Pressure sensitive label material is a part of our everyday life in some way or another. You may have seen it when you made your morning coffee, you could have held it when you cooked soup for lunch, and you might have recycled it after quenching your thirst. Pressure Sensitive Label Materials are everywhere and wrapped around everything, promoting the brands and companies we know and love today.

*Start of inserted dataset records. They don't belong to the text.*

From an optimization exercise on the open Yosys and OpenROAD flow, aimed at small area, a short achievable clock period and few clock cycles per item; shortcuts taken in it are not production practice. The RTL was checked by simulation tests, not by an equivalence proof against the original design. Power is estimated from default activity; no workload was simulated.

== job 2962 ==
==> flow/design.v (excerpt) <==
module fpmul64 (
    input         clk,
    input         rst,
    input         valid,
    input  [63:0] a,
    input  [63:0] b,
    output [63:0] result,
    output [2:0]  fex,
    output        done
);
For scale: ~8600 cells after synthesis, about 200 I/O pins, ~0.083 mm2 of cells after synthesis.
==> flow/config.mk <==
export PLATFORM = sky130hd
export DESIGN_NAME = fpmul64
export DESIGN_NICKNAME = fpmul64
export VERILOG_FILES = /design/flow/design.v
export SDC_FILE = /design/flow/constraint.sdc
export NUM_CORES = 8
export LEC_CHECK = 0
export ABC_AREA = 1
export CAP_MARGIN = 30
export CORE_MARGIN = 2
export CORE_UTILIZATION = 55
export PLACE_DENSITY = 0.65
export SLEW_MARGIN = 30
==> flow/constraint.sdc <==
create_clock -name core_clock -period 16.0 [get_ports {clk}]
set_input_delay 3.2000 -clock core_clock [delete_from_list [all_inputs] [get_ports {clk}]]
set_output_delay 3.2000 -clock core_clock [all_outputs]
set_load 0.01 [all_outputs]
standard.sh (not shown) runs the stock make flow with config.mk's settings and CLKGATE_MAP_FILE= SYNTH_SCRIPT=/design/flow/synth_recipe.tcl, a recipe that flattens the netlist after the stock synthesis.
==> flow/flow/run.sh <==
#!/bin/bash
# Own layout flow.
#  1. the standard synthesis (standard.sh synth), unchanged.
#  2. flow/netopt.py: a clean-up of the synthesised netlist's combinational cells. It removes
#     the buffers ABC inserted (placement buffers nets again where the layout needs it) and most
#     of the inverters Yosys's extract_fa leaves between full adders: a full adder is self-dual
#     (FA(~a,~b,~c) = ~FA(a,b,c)) and an XOR/XNOR gate absorbs an inversion by swapping kind, so
#     some of them can work on complemented signals. Registers are not touched.
set -euo pipefail
R=orfs/results/${FLOW_PLATFORM}/fpmul64/base
bash standard.sh synth > synth.log 2>&1
cp "$R/1_2_yosys.v" 1_2_yosys.standard.v
python3 flow/netopt.py 1_2_yosys.standard.v 1_2_yosys.netopt.v > netopt.log 2>&1
cp 1_2_yosys.netopt.v "$R/1_2_yosys.v"
rm -f "$R/1_synth.odb"
bash standard.sh SETUP_SLACK_MARGIN=11.8 \
  "CTS_ARGS=-sink_clustering_enable -repair_clock_nets -sink_clustering_size 30 -sink_clustering_max_diameter 100 -dont_use_dummy_load" \
  POST_GLOBAL_ROUTE_TCL=$PWD/flow/grt_post.tcl \
  "BUFFER_PORTS_ARGS=-buffer_cell sky130_fd_sc_hd__buf_2" \
  finish > pnr.log 2>&1
==> flow/flow/grt_post.tcl <==
# After global routing and its antenna repair (POST_GLOBAL_ROUTE_TCL): the diodes load their
# nets, so buffer again any net they push over its slew or capacitance limits (with a margin
# for the detailed routing to come), and route the changed nets.
repair_design -slew_margin 30 -cap_margin 30
global_route -start_incremental
detailed_placement
global_route -end_incremental
check_placement -verbose
Other scripts of this flow, unchanged in this note and not shown: flow/flow/netopt.py
Job 2962 completed every stage of the flow, and the final layout passed the timing, DRC and antenna checks.
Testbench counts of job 2962, summed over its fixed seeds: cycles 32,032, items 32,000.
Context: an optimization exercise on an open-source flow, tuned for small area. The choices shown serve that exercise and are no tape-out recipe.
The RTL was checked by simulation tests, not by an equivalence proof against the original design.

== v32 ==
## mv_mul_4x4_fp32
module mv_mul_4x4_fp32 (
    input  logic        clk,
    input  logic        rst,
    input  logic        m_valid,
    input  logic [31:0] m00_i, m01_i, m02_i, m03_i,
    input  logic [31:0] m10_i, m11_i, m12_i, m13_i,
    input  logic [31:0] m20_i, m21_i, m22_i, m23_i,
    input  logic [31:0] m30_i, m31_i, m32_i, m33_i,
    input  logic        in_valid,
    input  logic [31:0] vx, vy, vz, vw,
    output logic        out_valid,
    output logic [31:0] ox, oy, oz, ow
);
    logic [511:0] m_reg, m_in, m_sel;
    logic         m_zero;
    assign m_in = {m33_i, m32_i, m31_i, m30_i, m23_i, m22_i, m21_i, m20_i,
                   m13_i, m12_i, m11_i, m10_i, m03_i, m02_i, m01_i, m00_i};
    assign m_sel = ({512{m_valid}} & m_in) | ({512{~m_valid}} & m_reg);
    always_ff @(posedge clk) begin
        m_reg <= m_sel;
        if (rst)          m_zero <= 1'b1;
        else if (m_valid) m_zero <= 1'b0;
    end
    wire zm = m_zero & ~m_valid;
    wire [127:0] v = {vw, vz, vy, vx};
    logic [511:0] p;
    for (genvar c = 0; c < 4; c++) begin : g_col
        wire [31:0] b = v[32*c +: 32];
        wire        bh = |b[30:23];
        wire [23:0] bm = {bh, b[22:0]};
        wire [7:0]  ebp = {b[30:24], b[23] | ~bh} + 8'd129;
        wire        bz  = b[30:0] == 31'd0;
        logic [25:0] tb;
        wire  [24:0] tb_a = {1'b0, bm};
        wire  [24:0] tb_b = {bm, 1'b0};
        logic [24:0] tb_s;
        logic [24:0] tb_g, tb_p;
        ha tb_h0 (.a(tb_a[0]), .b(tb_b[0]), .s(tb_p[0]), .co(tb_g[0]));
        ha tb_h1 (.a(tb_a[1]), .b(tb_b[1]), .s(tb_p[1]), .co(tb_g[1]));
        ha tb_h2 (.a(tb_a[2]), .b(tb_b[2]), .s(tb_p[2]), .co(tb_g[2]));
        ha tb_h3 (.a(tb_a[3]), .b(tb_b[3]), .s(tb_p[3]), .co(tb_g[3]));
        ha tb_h4 (.a(tb_a[4]), .b(tb_b[4]), .s(tb_p[4]), .co(tb_g[4]));
        ha tb_h5 (.a(tb_a[5]), .b(tb_b[5]), .s(tb_p[5]), .co(tb_g[5]));
  ...
Size in the first run: ~770 I/O pins.
export LEC_CHECK = 0
export CAP_MARGIN = 30
export CELL_PAD_IN_SITES_DETAIL_PLACEMENT = 2
export CELL_PAD_IN_SITES_GLOBAL_PLACEMENT = 2
export CORE_MARGIN = 2
export CORE_UTILIZATION = 33
export PLACE_DENSITY = 0.4
export SLEW_MARGIN = 30
export SYNTH_HIERARCHICAL = 1
create_clock -name core_clock -period 16.0 [get_ports {clk}]
standard.sh (not shown) runs the stock make flow with config.mk's settings and CLKGATE_MAP_FILE= SYNTH_SCRIPT=/design/flow/synth_recipe.tcl, a recipe that flattens the netlist after the stock synthesis.
==> flow/flow/run.sh <==
#!/bin/bash
# The standard layout (the standard.sh: ORFS from synthesis to the routed layout, with the
# standard synthesis), with two changes:
# - the buffer that global placement puts on every input and output port is the smallest
#   buffer cell, sky130_fd_sc_hd__buf_1, instead of the delay buffer the flow picks by default
#   (later repair steps may still resize these buffers);
# - the floorplan step removes the buffers synthesis inserted (REMOVE_ABC_BUFFERS) instead of
#   resizing gates against the placement-free timing estimate; timing is repaired after
#   placement, after clock tree synthesis and after global routing as usual.
# ORFS writes each step's full log under orfs/logs/; make's own output goes to make.log.
set -euo pipefail
export BUFFER_PORTS_ARGS="-buffer_cell sky130_fd_sc_hd__buf_1"
export REMOVE_ABC_BUFFERS=1
bash standard.sh finish > make.log 2>&1
No stage failed in v32, and the final checks on the layout all came back clean.
#### Input delta (v17 over v32)
==> flow/flow/run.sh <==
#!/bin/bash
# The standard layout (the standard.sh: ORFS from synthesis to the routed layout, with the
# standard synthesis), with one change: the buffer that global placement puts on every input
# and output port is the smallest buffer cell, sky130_fd_sc_hd__buf_1, instead of the delay
# buffer the flow picks by default. Later repair steps may still resize these buffers.
# ORFS writes each step's full log under orfs/logs/; make's own output goes to make.log.
set -euo pipefail
export BUFFER_PORTS_ARGS="-buffer_cell sky130_fd_sc_hd__buf_1"
bash standard.sh finish > make.log 2>&1
- v17 vs v32, largest stage delay on the critical path went up by 0.02 ns.
- Going from v32 to v17, the met2 global-route usage was found to have gone down by 0.92 points.
- Relative to v32, the antenna diode count of v17 is lower by 60.

mv_mul_4x4_fp32, a different RTL version from the one above (not shown whole).
Size in the first run: ~770 I/O pins, ~270000 um2 of cells after synthesis.
Settings: LEC_CHECK=0, CAP_MARGIN=30, CELL_PAD_IN_SITES_DETAIL_PLACEMENT=2, CELL_PAD_IN_SITES_GLOBAL_PLACEMENT=2, CORE_MARGIN=2, CORE_UTILIZATION=33, PLACE_DENSITY=0.4, SLEW_MARGIN=30, SYNTH_HIERARCHICAL=1; clock period 16.0 ns.
run.sh (not shown) runs the stock make flow with config.mk's settings and CLKGATE_MAP_FILE= SYNTH_SCRIPT=/design/flow/synth_recipe.tcl, a recipe that flattens the netlist after the stock synthesis.
Stock flow here: none of the scripts above is used.
Rerun with:
==> flow/flow/run.sh (new file) <==
#!/bin/bash
# The standard layout (the standard.sh: ORFS from synthesis to the routed layout, with the
# standard synthesis), with one change: the buffer that global placement puts on every input
# and output port is the smallest buffer cell, sky130_fd_sc_hd__buf_1, instead of the delay
# buffer the flow picks by default. Later repair steps may still resize these buffers.
# ORFS writes each step's full log under orfs/logs/; make's own output goes to make.log.
set -euo pipefail
export BUFFER_PORTS_ARGS="-buffer_cell sky130_fd_sc_hd__buf_1"
bash standard.sh finish > make.log 2>&1
==> flow/standard.sh (new file) <==
#!/bin/bash
# synth_recipe.tcl (not shown) runs the flow's synth.tcl, then flattens the netlist and writes it again
# the make line also repeats each setting of config.mk as NAME=value (left out here)
make -C /OpenROAD-flow-scripts/flow DESIGN_CONFIG=/design/flow/config.mk WORK_HOME=/design/flow/orfs CLKGATE_MAP_FILE= SYNTH_SCRIPT=/design/flow/synth_recipe.tcl "${@:-finish}"
- CAP_MARGIN: 30 -> 20
- SLEW_MARGIN: 30 -> 20
removed: flow/run.sh
Result: The new run reached the layout checks and failed them: capacitance limit, slew limit. Via count is about the same. Cell area drops by 1.5%. Register-to-register slack got worse by 0.37 ns. Wire length climbs by 0.54%. Utilization drops by 0.58 points. First-iteration DRC count drops by 3.3%. Die area stays the same. Worst hold slack got worse by 0.0036 ns. Area after synthesis stays the same. Cell count hardly moves.

## run A
mv_mul_4x4_fp32 again, from the RTL that the note above started with.
==> flow/config.mk <==
export PLATFORM = sky130hd
export DESIGN_NAME = mv_mul_4x4_fp32
export DESIGN_NICKNAME = mv_mul_4x4_fp32
export VERILOG_FILES = /design/flow/design.v
export SDC_FILE = /design/flow/constraint.sdc
export NUM_CORES = 8
export LEC_CHECK = 0
export CAP_MARGIN = 30
export CELL_PAD_IN_SITES_DETAIL_PLACEMENT = 2
export CELL_PAD_IN_SITES_GLOBAL_PLACEMENT = 2
export CORE_MARGIN = 2
export CORE_UTILIZATION = 33
export PLACE_DENSITY = 0.4
export SLEW_MARGIN = 30
export SYNTH_HIERARCHICAL = 1
==> flow/constraint.sdc <==
create_clock -name core_clock -period 16.0 [get_ports {clk}]
set_input_delay 3.2000 -clock core_clock [delete_from_list [all_inputs] [get_ports {clk}]]
set_output_delay 3.2000 -clock core_clock [all_outputs]
set_load 0.01 [all_outputs]
standard.sh (not shown) runs the stock make flow with config.mk's settings and CLKGATE_MAP_FILE= SYNTH_SCRIPT=/design/flow/synth_recipe.tcl, a recipe that flattens the netlist after the stock synthesis.
==> flow/flow/run.sh <==
#!/bin/bash
# The standard layout (the standard.sh: ORFS from synthesis to the routed layout, with the
# standard synthesis), with two changes:
# - the buffer that global placement puts on every input and output port is the smallest
#   buffer cell, sky130_fd_sc_hd__buf_1, instead of the delay buffer the flow picks by default
#   (later repair steps may still resize these buffers);
# - the floorplan step removes the buffers synthesis inserted (REMOVE_ABC_BUFFERS) instead of
#   resizing gates against the placement-free timing estimate; timing is repaired after
#   placement, after clock tree synthesis and after global routing as usual.
# ORFS writes each step's full log under orfs/logs/; make's own output goes to make.log.
set -euo pipefail
export BUFFER_PORTS_ARGS="-buffer_cell sky130_fd_sc_hd__buf_1"
export REMOVE_ABC_BUFFERS=1
bash standard.sh finish > make.log 2>&1
--- input diff run A..run B ---
Settings: a change of CAP_MARGIN from 30 to 20; a change of SLEW_MARGIN from 30 to 20.
==> flow/run.sh (new file) <==
#!/bin/bash
# synth_recipe.tcl (not shown) runs the flow's synth.tcl, then flattens the netlist and writes it again
# the make line also repeats each setting of config.mk as NAME=value (left out here)
make -C /OpenROAD-flow-scripts/flow DESIGN_CONFIG=/design/flow/config.mk WORK_HOME=/design/flow/orfs CLKGATE_MAP_FILE= SYNTH_SCRIPT=/design/flow/synth_recipe.tcl finish
removed: flow/flow/run.sh
removed: flow/standard.sh
## What came out
- Between run B and run A, the difference in met3 usage in global routing is negligible.
- Run B and run A ended up with nearly the same flip-flop and latch share of the layout cell area.
- In run B the area overhead of the layout relative to synthesis turned out 1.8 points higher than in run A.
- Taking run A as the reference, in run B post-synthesis average cell area level.
- Tightest slew margin relative to the limit down 30 points in run B wrt run A
- On run B: count of plain and timing-repair buffers is about 1.1% higher than what run A gave.
- Aggregate global-route resource usage of run A is on par with run B.
- Higher non-clock buffer contribution to total cell area was reported by run B, not run A.
- Routability congestion estimate: run B higher than run A
- The layout from run B, despite a flow that completed every stage, fails the layout checks, with the failing checks listed as capacitance limit.
- Cell type of the slowest stage on the worst timing path: clkdlybuf4s50_1 -> run B, xnor2_1 -> run A
> inputs changed (run B -> run C)
Settings: changing SLEW_MARGIN from 20 to 30; changing CAP_MARGIN from 20 to 30.
==> flow/flow/run.sh (new file) <==
#!/bin/bash
# The standard layout (the standard.sh: ORFS from synthesis to the routed layout, with the
# standard synthesis), with one change: the buffer that global placement puts on every input
# and output port is the smallest buffer cell, sky130_fd_sc_hd__buf_1, instead of the delay
# buffer the flow picks by default. Later repair steps may still resize these buffers.
# ORFS writes each step's full log under orfs/logs/; make's own output goes to make.log.
set -euo pipefail
export BUFFER_PORTS_ARGS="-buffer_cell sky130_fd_sc_hd__buf_1"
bash standard.sh finish > make.log 2>&1
==> flow/standard.sh (new file) <==
#!/bin/bash
# synth_recipe.tcl (not shown) runs the flow's synth.tcl, then flattens the netlist and writes it again
# the make line also repeats each setting of config.mk as NAME=value (left out here)
make -C /OpenROAD-flow-scripts/flow DESIGN_CONFIG=/design/flow/config.mk WORK_HOME=/design/flow/orfs CLKGATE_MAP_FILE= SYNTH_SCRIPT=/design/flow/synth_recipe.tcl "${@:-finish}"
removed: flow/run.sh
### Flow results
Run C closes out successfully: all stages finished, all timing, DRC and antenna checks passed.
Of the two values seen for worst setup path endpoint, s2_a[62] was produced by run C and oy[30] by run B.
Compared run B against run C; via count within noise.
As of run C, clock-buffer cell count had fallen by a few percent compared to run B.
Run C vs run B — total buffers and inverters traversed by the critical path dropped 2.
Hold slack of run B is on par with run C.
Against run B, run C comes in 13 points higher on worst relative slew slack.
Going from run B to run C, number of maximum-capacitance violations went down by 2, non-clock buffer contribution to total cell area lost 1.3 points, core utilization has decreased, multi-input combinational area share saw an increase, fill cell total of the finished layout held steady.
Run B -> run C: share of cell area taken by flip-flops and latches flat

==> port drivers added, routing unchanged <==
No port has a modelled driver above. Below, the same layouts with a new extraction and two added sets of constraints.
Step 1: set_driving_cell puts a clkbuf_16 on clk and a buf_2 on each other input, an assumption about the parent block.
Step 2 also shifts input and output timing later by t, the mid clock arrival at the registers, as if the neighbouring blocks saw the same clock.
a / b / c = ideal / step 1 / step 2; a / b = the first two.
run | t (ns) | setup WS [ns] | hold slack, ns | clock arrival spread, ns
v32 | 1.155 | 0.770 / 0.616 / 0.877 | 0.450 / 0.450 / 0.450 | 0.156 / 0.155
v17 | 1.127 | 0.850 / 0.707 / 0.675 | 0.453 / 0.453 / 0.453 | 0.095 / 0.095
the first run of note 2 | 1.177 | 0.773 / 0.607 / 0.917 | 0.456 / 0.456 / 0.456 | 0.152 / 0.152
the second run of note 2 | 1.183 | 0.805 / 0.640 / 0.895 | 0.452 / 0.452 / 0.452 | 0.148 / 0.149
run A | 1.169 | 0.915 / 0.747 / 1.208 | 0.440 / 0.440 / 0.440 | 0.080 / 0.080
run B | 1.161 | 0.861 / 0.693 / 1.028 | 0.454 / 0.454 / 0.454 | 0.148 / 0.148
run C | 1.188 | 0.820 / 0.756 / 0.820 | 0.456 / 0.456 / 0.456 | 0.143 / 0.143
The setup slack of v17, which loses most, moves by -0.143 ns with the drivers and by -0.175 ns with both steps.
Context: an optimization exercise on an open-source flow, tuned for small area, a short achievable clock period and few clock cycles. The choices shown serve that exercise and are no tape-out recipe. Function was checked by simulation only, so behaviour that the tests miss may differ from the original.

## run E
Design cpu, start of the top module:
module cpu(
    input reset_n,
    input clk,
    input mem_ready,
    output logic [31:0] mem_addr,
    output logic [31:0] mem_write_data,
    output logic [3:0] mem_byte_enable,
    output logic mem_write_req,
    output logic mem_read_req,
    input [31:0] mem_read_data,
    input mem_read_data_valid);
==> flow/config.mk <==
export PLATFORM = sky130hd
export DESIGN_NAME = cpu
export DESIGN_NICKNAME = cpu
export VERILOG_FILES = /design/flow/design.v
export SDC_FILE = /design/flow/constraint.sdc
export NUM_CORES = 4
export LEC_CHECK = 0
export ABC_CLOCK_PERIOD_IN_PS = 5000
export CAP_MARGIN = 20
export CORE_MARGIN = 2
export CORE_UTILIZATION = 40
export SETUP_SLACK_MARGIN = 3.5
export SLEW_MARGIN = 20
export TNS_END_PERCENT = 20
==> flow/constraint.sdc <==
create_clock -name core_clock -period 8.0 [get_ports {clk}]
set_input_delay 1.6000 -clock core_clock [delete_from_list [all_inputs] [get_ports {clk}]]
set_output_delay 1.6000 -clock core_clock [all_outputs]
set_load 0.01 [all_outputs]
run.sh (not shown) runs the stock make flow with config.mk's settings and CLKGATE_MAP_FILE= SYNTH_SCRIPT=/design/flow/synth_recipe.tcl, a recipe that flattens the netlist after the stock synthesis.
Testbench counts of run E, summed over its fixed seeds: cycles 121,575.
Here is what was changed in the inputs of run B compared with run E.
--- a/flow/design.v
+++ b/flow/design.v
@@ -47,43 +47,31 @@
     logic [31:0] R;          
     logic e_rok;
     logic [63:0] cycle;
     logic [63:0] instret;
     logic [31:0] rf[1:31];
     logic [32:0] sum33;
     logic [31:0] sum;
     logic ltu, lt;
-    assign sum33 = skadd(A, op2 ^ {32{e_cin}}, e_cin);
+    assign sum33 = ksadd(A, op2 ^ {32{e_cin}}, e_cin);
     assign sum = sum33[31:0];
     assign ltu = ~sum33[32];
     assign lt = (A[31] != op2[31]) ? A[31] : ltu;
     function automatic [32:0] ksadd(input [31:0] a, input [31:0] b, input cin);
         logic [32:0] g, p;
         g = {a & b, cin};
         p = {a ^ b, 1'b0};
         for (int d = 1; d < 33; d = d * 2)
             for (int i = 32; i >= d; i--) begin
                 g[i] = g[i] | (p[i] & g[i - d]);
                 p[i] = p[i] & p[i - d];
             end
         ksadd = {g[32], (a ^ b) ^ g[31:0]};
     endfunction
-    function automatic [32:0] skadd(input [31:0] a, input [31:0] b, input cin);
-        logic [32:0] g, p;
-        g = {a & b, cin};
-        p = {a ^ b, 1'b0};
-        for (int d = 1; d < 33; d = d * 2)
-            for (int i = 32; i >= 0; i--)
-                if ((i % (2 * d)) >= d) begin
-                    g[i] = g[i] | (p[i] & g[(i / (2 * d)) * (2 * d) + d - 1]);
-                    p[i] = p[i] & p[(i / (2 * d)) * (2 * d) + d - 1];
-                end
-        skadd = {g[32], (a ^ b) ^ g[31:0]};
-    endfunction
     function automatic [31:0] rev32(input [31:0] x);
         for (int i = 0; i < 32; i++) rev32[i] = x[31 - i];
     endfunction
     logic [31:0] sh_in, sh_r, sh_res;
     logic [32:0] sh_ext;
     assign sh_in = e_sll ? rev32(A) : A;
     assign sh_ext = $signed({e_sra & A[31], sh_in}) >>> op2[4:0];
     assign sh_r = sh_ext[31:0];
@@ -260,17 +248,17 @@
             3'b111: taken = ~c_ltu;
             default: taken = 1'b0;
         endcase
     end
     logic [31:0] bt;
     logic [31:2] d_tgt;
     logic d_redir, misal, d_ill;
     logic [32:0] bt33;
-    assign bt33 = {1'b0, {pc_n, 2'b00}} + {1'b0, is_jal ? imm_j : (is_auipc ? imm_u : imm_b)};
+    assign bt33 = ksadd({pc_n, 2'b00}, is_jal ? imm_j : (is_auipc ? imm_u : imm_b), 1'b0);
     assign bt = bt33[31:0];
     assign d_tgt = is_jalr ? addr[31:2] : bt[31:2];
     assign misal = is_jalr ? addr[1] : (is_jal ? ni[21] : ni[8]);
     assign d_redir = is_jal || is_jalr || (is_br && taken);
     assign d_ill = ill_dec || (d_redir && misal);
     logic avail, e_free, d_take, take_ok, take_redir, take_mem, take_ill;
     assign avail = qv != 2'd0;
     assign e_free = !e_valid || e_done;
==> comparison <==
Run B | status: complete | timing, DRC, antenna: pass
Of run B and run E, it is run B that has the lower number of buffers inserted to repair setup after CTS.
In terms of sequential fraction of total cell area, run E and run B differ only marginally.
The run showing the greater final cell count is run B.
In the metrics for run B and run E, the one carrying the higher final worst hold slack is run B.
Path length in cells of the critical path on run B is down relative to run E.
Maximum fanout encountered on the critical timing path in run B vs run E: up 7
Number of well taps, run B and run E: higher on run B
Diff run E -> run B: routed wire length -2.1%.
Run B vs run E — wire length on met3 climbed by a few percent
Between run B and run E, the via count is lower for run E.
When the final numbers for run B and run E were put side by side, the transition time of the tightest slew-check pin turned out to be greater in run E.
Testbench counts of run B, summed over its fixed seeds: cycles 121,575.

[static timing again, ports no longer ideal]
The flow's constraints put no driver on any port. The routed layouts listed below were extracted and timed again, unchanged, in two steps.
Step 1 (the two cells are an assumption about what drives the block):
set clk [get_ports {clk}]
set_driving_cell -lib_cell sky130_fd_sc_hd__clkbuf_16 $clk
set_driving_cell -lib_cell sky130_fd_sc_hd__buf_2 [delete_from_list [all_inputs] $clk]
Step 2, shift: input delay + t, output delay - t, t = (earliest + latest rising clock arrival at the registers) / 2. This alone moves slack from input paths to output paths.
Slacks: no drivers / after step 1 / after step 2; pairs: no drivers / after step 1.
run	t (ns)	setup slack, ns	latest minus earliest clock arrival (ns)	worst slew at a driven data input, ns	pins driven straight from the clock port
run E	0.949	2.722 / 2.722 / 2.067	0.098 / 0.098	0.06	1
run B	0.920	2.519 / 2.519 / 2.470	0.094 / 0.095	0.04	1
After both steps every run listed still meets setup and hold. The setup slack of run E, which loses most, moves by 0.000 ns with the drivers and by -0.655 ns with both steps.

But what makes a Pressure Sensitive Label stick? While it may seem simple at first glance, Pressure Sensitive Labels consist of five individuals layers:

  • Liner – The backing material (made of paper or plastic film) that is the base for the remaining four layers. This is the part that is thrown away after application.
  • Release Coat – A special coating is then applied to the top surface of the liner in an effort to oppose the sticky adhesive that will be applied in the next layer. Once the product is finished, the release coat will allow the face stock (the main label or brand art) and adhesive to easily peel away from the liner and eventually be applied to a given product.
  • Adhesive – The glue that holds the face stock (the label) to a given products is important and often varies upon a client’s request. The adhesive formula can be constructed to fit the client’s cares and needs through the variables within their requested application: the products material (paper, metal, plastic, etc.), the label application temperature, product storage temperature, product’s surface texture, wet or dry environments, etc.
  • Face Stock – The label material is used to construct the client’s requested brand or image on various materials such as paper, plastic films, foils, fabrics, and laminates. This is the part you see on your shampoo bottle.
  • Top Coat – Lastly, a top coat is laminated on the face stock in an effort to protect the label from abrasions and give it a nice finished look.

Reels of labels are sold, distributed, and easily applied with light pressure on to the products we know and use on a daily basis.